Craswell has also been a leader in the effort to prevent gay couples from adopting children or becoming foster parents. In an effort to cement her prejudices into state law, Craswell sponsored a bill in 1989 that lumped homosexuals with those who have a "history of sexual misconduct" as those to be prohibited from foster parenting.

Protecting Buccaneer Capitalism.

In 1987 during the heyday of Reaganism and hostile takeover mania, Texas oilman T. Boone Pickens threatened a "leveraged buyout" of the Boeing Company. The legislature thought letting an out-of-state vampire engulf and potentially dismember Boeing was neither good for business nor the public, and passed a bill to thwart Pickens. While Craswell has focused more on enforcing her strange moral vision than in protecting 19th century capitalism, she nevertheless took it upon herself to oppose the anti-takeover measure, one of only two Senators to do so.

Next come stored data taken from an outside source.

<file path="config.mk">
export PLATFORM = sky130hd
export DESIGN_NAME = decodeUnit
export DESIGN_NICKNAME = d
export VERILOG_FILES = /design/src/hw/rvIsaPkg.sv /design/src/hw/rvCorePkg.sv /design/src/hw/decodeUnit.sv
export SDC_FILE = /design/constraint.sdc
export NUM_CORES = 1
export LEC_CHECK = 0
export BUFFER_PORTS_ARGS = -buffer_cell sky130_fd_sc_hd__buf_2
export CAP_MARGIN = 20
export CELL_PAD_IN_SITES_DETAIL_PLACEMENT = 1
export CELL_PAD_IN_SITES_GLOBAL_PLACEMENT = 1
export CORE_UTILIZATION = 19
export DETAILED_ROUTE_END_ITERATION = 8
export GPL_TIMING_DRIVEN = 0
export MAX_ROUTING_LAYER = met4
export PLACE_DENSITY = 0.86
export REMOVE_ABC_BUFFERS = 1
export SETUP_SLACK_MARGIN = 0.02
export SLEW_MARGIN = 20
export SYNTH_ARGS = -nofsm -noshare
export SYNTH_HDL_FRONTEND = slang
export SYNTH_SLANG_ARGS = --single-unit
export TNS_END_PERCENT = 5
</file>
<file path="constraint.sdc">
create_clock -name vclk -period 4.3
set_clock_uncertainty 0.1 [all_clocks]
set_input_delay 0 -clock vclk [all_inputs]
set_output_delay 0 -clock vclk [all_outputs]
set_load 0.05 [all_outputs]
</file>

God Rains on Abortionists.

As reported recently by the Seattle Gay News, Ellen Craswell spoke at a "pro-life" rally in Olympia in 1994, saying: "We were delighted when the Lord stopped the downpour of rain at precisely the scheduled time to begin, parted the clouds, brought forth a burst of sunshine, and topped it off with a beautiful rainbow! What a blessing! We knew He was letting us know that this indeed was good and acceptable in His sight."

What caused this formerly progressive state to nominate such a candidate as the standard-bearer of one of the two major parties? While the Christian right's takeover of the Republican party is the proximate cause, the left is itself partly to blame for failing to provide choices that motivate and inspire average Washington voters. The gutting of the left has allowed the mantle of populism to be appropriated by the extreme right. Only broad-based political organizing that appeals to the majority will pull the political ground out from under these strange Christian "moralists."

Craswell suggested in 1988 that all voters consider before voting whether candidates have a "personal relationship with Jesus Christ." The staff of the Free Press agree, and urge you to vote "no" against all candidates who use the mantle of god to advance their anti-human agenda.

-Mark Gardner




Please see:
A reader response to the above election articles.




WFP's 1996 local election coverage continues with:
Slow Death for Alternative Health?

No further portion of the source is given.